=== Begin Enclosure ===
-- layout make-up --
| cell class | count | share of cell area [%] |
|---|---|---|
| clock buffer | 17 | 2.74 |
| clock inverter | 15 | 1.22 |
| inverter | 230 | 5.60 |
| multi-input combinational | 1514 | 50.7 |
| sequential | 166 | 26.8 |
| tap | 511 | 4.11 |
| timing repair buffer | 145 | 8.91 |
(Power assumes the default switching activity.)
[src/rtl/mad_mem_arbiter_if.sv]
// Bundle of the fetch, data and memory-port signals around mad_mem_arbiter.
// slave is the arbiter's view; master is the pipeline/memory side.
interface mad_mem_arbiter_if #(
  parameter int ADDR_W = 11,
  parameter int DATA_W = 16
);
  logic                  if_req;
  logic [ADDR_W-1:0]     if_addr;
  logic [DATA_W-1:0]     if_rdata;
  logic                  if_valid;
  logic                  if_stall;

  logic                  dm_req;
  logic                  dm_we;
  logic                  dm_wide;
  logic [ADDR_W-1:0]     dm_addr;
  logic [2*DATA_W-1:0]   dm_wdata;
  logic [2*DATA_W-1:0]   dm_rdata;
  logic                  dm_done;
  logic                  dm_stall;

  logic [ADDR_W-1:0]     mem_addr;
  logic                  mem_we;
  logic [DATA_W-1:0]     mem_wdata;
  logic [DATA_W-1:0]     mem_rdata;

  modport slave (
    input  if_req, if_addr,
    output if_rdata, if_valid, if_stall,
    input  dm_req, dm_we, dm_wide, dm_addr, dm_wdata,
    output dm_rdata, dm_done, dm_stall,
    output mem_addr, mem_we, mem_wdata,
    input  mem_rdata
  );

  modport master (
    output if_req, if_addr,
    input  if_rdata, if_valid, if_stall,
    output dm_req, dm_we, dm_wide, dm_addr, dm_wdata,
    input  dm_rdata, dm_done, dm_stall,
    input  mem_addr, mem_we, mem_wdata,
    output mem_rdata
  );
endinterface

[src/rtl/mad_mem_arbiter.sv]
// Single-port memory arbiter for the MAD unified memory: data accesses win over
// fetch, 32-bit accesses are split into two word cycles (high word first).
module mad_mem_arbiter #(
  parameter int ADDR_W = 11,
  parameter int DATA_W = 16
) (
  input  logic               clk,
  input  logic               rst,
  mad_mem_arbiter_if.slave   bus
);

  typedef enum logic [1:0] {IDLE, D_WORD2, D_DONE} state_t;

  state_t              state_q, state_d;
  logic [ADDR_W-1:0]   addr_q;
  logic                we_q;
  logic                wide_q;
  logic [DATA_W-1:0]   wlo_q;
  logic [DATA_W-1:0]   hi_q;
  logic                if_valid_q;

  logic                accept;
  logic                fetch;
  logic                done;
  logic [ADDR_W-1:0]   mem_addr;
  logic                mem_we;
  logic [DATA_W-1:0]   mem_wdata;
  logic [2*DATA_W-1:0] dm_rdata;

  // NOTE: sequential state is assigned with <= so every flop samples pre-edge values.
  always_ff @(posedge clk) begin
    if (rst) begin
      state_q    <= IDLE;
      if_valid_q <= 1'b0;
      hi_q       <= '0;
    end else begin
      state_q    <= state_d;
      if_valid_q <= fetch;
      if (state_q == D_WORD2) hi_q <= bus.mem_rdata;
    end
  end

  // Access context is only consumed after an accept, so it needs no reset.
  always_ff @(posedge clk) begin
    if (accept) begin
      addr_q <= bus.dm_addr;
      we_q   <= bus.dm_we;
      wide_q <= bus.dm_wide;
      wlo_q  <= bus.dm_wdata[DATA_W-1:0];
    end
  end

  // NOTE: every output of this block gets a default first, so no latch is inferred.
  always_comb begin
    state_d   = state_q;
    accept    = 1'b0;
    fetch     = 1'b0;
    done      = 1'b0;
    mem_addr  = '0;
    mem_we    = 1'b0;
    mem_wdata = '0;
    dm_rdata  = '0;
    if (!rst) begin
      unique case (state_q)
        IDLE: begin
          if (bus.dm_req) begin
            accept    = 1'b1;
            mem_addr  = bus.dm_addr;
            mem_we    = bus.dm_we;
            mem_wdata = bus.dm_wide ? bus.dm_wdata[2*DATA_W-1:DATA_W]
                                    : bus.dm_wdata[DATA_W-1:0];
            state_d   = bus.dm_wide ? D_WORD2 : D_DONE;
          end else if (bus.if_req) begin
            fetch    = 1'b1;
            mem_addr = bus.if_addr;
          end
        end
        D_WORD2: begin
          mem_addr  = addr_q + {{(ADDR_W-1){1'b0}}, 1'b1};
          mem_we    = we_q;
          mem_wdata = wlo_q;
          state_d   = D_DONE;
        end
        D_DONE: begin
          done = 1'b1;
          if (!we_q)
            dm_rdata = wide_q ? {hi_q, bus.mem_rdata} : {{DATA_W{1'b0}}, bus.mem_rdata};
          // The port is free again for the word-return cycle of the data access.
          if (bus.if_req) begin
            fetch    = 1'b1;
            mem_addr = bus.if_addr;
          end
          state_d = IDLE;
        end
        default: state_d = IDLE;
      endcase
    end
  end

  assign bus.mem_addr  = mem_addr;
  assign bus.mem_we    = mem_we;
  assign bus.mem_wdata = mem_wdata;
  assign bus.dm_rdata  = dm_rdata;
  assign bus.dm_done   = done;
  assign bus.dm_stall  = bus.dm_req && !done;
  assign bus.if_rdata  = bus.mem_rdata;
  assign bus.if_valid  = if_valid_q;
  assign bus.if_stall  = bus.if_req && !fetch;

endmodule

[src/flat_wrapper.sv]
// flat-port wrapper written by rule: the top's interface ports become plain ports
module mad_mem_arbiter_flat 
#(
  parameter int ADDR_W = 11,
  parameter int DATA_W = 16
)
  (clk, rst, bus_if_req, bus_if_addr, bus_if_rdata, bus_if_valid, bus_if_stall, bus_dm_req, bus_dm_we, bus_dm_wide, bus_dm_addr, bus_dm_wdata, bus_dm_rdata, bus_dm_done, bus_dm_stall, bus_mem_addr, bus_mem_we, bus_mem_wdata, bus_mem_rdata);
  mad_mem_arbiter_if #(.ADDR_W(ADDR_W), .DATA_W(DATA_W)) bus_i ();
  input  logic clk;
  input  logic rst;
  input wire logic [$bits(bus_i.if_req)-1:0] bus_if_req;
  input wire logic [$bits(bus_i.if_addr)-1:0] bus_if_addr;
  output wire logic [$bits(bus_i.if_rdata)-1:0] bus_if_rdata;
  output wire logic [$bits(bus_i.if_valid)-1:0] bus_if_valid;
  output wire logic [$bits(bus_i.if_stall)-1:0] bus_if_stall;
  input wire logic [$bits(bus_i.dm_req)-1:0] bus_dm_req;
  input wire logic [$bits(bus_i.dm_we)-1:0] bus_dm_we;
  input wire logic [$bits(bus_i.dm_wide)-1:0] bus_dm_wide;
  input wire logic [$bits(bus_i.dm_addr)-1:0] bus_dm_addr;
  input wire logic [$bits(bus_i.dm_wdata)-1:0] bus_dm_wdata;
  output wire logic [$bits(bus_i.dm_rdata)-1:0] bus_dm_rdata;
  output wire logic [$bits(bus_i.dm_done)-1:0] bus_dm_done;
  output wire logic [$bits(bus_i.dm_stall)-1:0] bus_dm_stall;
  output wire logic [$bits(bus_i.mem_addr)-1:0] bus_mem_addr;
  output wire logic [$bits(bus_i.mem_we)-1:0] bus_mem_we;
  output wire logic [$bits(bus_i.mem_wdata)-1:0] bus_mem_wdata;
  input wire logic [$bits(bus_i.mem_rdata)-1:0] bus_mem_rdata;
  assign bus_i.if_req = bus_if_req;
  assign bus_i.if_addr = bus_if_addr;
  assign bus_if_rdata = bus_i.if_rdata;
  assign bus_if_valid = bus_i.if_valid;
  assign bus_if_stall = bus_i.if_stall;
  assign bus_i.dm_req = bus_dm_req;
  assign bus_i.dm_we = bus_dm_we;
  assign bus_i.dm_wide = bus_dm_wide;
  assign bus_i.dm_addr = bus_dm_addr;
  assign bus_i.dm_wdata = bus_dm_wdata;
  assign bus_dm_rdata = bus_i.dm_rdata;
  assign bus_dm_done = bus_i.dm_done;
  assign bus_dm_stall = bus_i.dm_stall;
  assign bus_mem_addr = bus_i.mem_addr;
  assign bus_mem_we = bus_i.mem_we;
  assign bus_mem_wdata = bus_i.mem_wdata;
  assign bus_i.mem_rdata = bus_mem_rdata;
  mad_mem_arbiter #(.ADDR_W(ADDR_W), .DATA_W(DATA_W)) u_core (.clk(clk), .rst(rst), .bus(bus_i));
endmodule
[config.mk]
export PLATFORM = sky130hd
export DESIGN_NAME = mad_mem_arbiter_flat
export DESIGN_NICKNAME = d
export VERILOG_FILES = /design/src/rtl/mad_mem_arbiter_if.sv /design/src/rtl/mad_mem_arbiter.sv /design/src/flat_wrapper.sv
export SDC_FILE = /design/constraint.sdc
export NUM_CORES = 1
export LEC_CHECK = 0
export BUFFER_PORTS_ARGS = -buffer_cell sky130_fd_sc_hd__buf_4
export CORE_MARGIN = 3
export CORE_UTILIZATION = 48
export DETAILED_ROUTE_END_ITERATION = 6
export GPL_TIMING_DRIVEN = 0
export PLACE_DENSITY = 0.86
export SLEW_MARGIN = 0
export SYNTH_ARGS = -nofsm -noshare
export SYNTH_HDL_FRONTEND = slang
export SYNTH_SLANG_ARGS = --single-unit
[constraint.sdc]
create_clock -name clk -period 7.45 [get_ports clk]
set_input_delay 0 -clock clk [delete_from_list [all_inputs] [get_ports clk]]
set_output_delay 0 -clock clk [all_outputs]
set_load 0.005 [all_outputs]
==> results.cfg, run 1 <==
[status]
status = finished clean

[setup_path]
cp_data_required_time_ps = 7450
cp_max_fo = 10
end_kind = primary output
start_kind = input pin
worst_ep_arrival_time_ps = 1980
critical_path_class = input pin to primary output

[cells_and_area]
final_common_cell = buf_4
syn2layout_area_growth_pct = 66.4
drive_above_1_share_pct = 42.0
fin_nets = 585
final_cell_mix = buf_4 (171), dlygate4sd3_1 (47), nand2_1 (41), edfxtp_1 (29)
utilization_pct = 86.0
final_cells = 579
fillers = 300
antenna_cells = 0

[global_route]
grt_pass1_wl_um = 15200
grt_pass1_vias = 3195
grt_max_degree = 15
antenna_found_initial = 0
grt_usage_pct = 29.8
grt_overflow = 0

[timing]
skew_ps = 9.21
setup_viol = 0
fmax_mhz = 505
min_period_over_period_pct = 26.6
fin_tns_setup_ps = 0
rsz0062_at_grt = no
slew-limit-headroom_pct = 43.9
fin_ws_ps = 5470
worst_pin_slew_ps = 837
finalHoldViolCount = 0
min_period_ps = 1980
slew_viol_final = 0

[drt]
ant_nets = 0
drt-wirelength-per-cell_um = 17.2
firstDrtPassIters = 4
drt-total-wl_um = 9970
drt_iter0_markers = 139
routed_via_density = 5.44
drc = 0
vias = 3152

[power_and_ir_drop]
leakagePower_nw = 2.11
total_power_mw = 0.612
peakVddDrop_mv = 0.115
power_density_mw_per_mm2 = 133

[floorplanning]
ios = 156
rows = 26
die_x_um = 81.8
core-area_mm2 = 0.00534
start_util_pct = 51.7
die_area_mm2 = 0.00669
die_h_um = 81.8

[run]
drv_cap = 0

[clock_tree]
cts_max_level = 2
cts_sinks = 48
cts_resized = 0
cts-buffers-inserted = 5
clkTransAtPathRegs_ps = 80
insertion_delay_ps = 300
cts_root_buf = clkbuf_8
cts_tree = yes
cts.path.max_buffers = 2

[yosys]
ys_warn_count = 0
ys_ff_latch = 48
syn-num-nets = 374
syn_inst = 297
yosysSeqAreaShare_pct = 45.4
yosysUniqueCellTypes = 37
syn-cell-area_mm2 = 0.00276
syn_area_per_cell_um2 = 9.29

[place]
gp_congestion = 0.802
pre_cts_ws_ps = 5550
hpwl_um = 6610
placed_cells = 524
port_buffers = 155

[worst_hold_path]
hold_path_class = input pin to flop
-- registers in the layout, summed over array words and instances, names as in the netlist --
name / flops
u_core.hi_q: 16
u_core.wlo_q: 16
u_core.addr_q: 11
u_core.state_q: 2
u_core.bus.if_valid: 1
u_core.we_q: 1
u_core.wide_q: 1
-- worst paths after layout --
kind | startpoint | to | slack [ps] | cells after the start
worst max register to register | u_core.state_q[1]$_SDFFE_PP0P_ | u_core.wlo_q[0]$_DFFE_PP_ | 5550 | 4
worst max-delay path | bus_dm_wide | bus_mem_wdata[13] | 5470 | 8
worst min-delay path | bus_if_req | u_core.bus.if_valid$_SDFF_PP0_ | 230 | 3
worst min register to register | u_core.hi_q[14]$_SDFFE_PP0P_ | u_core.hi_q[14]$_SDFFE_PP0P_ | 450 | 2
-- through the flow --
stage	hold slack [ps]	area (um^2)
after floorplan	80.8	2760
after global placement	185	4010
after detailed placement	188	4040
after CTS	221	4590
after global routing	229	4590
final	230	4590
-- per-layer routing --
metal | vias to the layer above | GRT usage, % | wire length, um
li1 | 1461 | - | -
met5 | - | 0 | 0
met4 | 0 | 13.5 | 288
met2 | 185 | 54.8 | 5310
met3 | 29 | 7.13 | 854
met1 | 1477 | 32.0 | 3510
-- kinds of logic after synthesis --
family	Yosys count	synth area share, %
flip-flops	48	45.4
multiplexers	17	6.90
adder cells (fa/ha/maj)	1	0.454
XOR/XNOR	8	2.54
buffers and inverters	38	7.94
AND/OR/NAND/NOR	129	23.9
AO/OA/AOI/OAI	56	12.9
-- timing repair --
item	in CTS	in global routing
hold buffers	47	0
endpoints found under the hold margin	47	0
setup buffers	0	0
=== End Enclosure ===
= Problem to solve =
Within the material above, copy exactly the lines from the line that holds "final_common_cell = buf_4" up to and including the line that holds "ys_warn_count = 0".

= Exercise result =
final_common_cell = buf_4
syn2layout_area_growth_pct = 66.4
drive_above_1_share_pct = 42.0
fin_nets = 585
final_cell_mix = buf_4 (171), dlygate4sd3_1 (47), nand2_1 (41), edfxtp_1 (29)
utilization_pct = 86.0
final_cells = 579
fillers = 300
antenna_cells = 0

[global_route]
grt_pass1_wl_um = 15200
grt_pass1_vias = 3195
grt_max_degree = 15
antenna_found_initial = 0
grt_usage_pct = 29.8
grt_overflow = 0

[timing]
skew_ps = 9.21
setup_viol = 0
fmax_mhz = 505
min_period_over_period_pct = 26.6
fin_tns_setup_ps = 0
rsz0062_at_grt = no
slew-limit-headroom_pct = 43.9
fin_ws_ps = 5470
worst_pin_slew_ps = 837
finalHoldViolCount = 0
min_period_ps = 1980
slew_viol_final = 0

[drt]
ant_nets = 0
drt-wirelength-per-cell_um = 17.2
firstDrtPassIters = 4
drt-total-wl_um = 9970
drt_iter0_markers = 139
routed_via_density = 5.44
drc = 0
vias = 3152

[power_and_ir_drop]
leakagePower_nw = 2.11
total_power_mw = 0.612
peakVddDrop_mv = 0.115
power_density_mw_per_mm2 = 133

[floorplanning]
ios = 156
rows = 26
die_x_um = 81.8
core-area_mm2 = 0.00534
start_util_pct = 51.7
die_area_mm2 = 0.00669
die_h_um = 81.8

[run]
drv_cap = 0

[clock_tree]
cts_max_level = 2
cts_sinks = 48
cts_resized = 0
cts-buffers-inserted = 5
clkTransAtPathRegs_ps = 80
insertion_delay_ps = 300
cts_root_buf = clkbuf_8
cts_tree = yes
cts.path.max_buffers = 2

[yosys]
ys_warn_count = 0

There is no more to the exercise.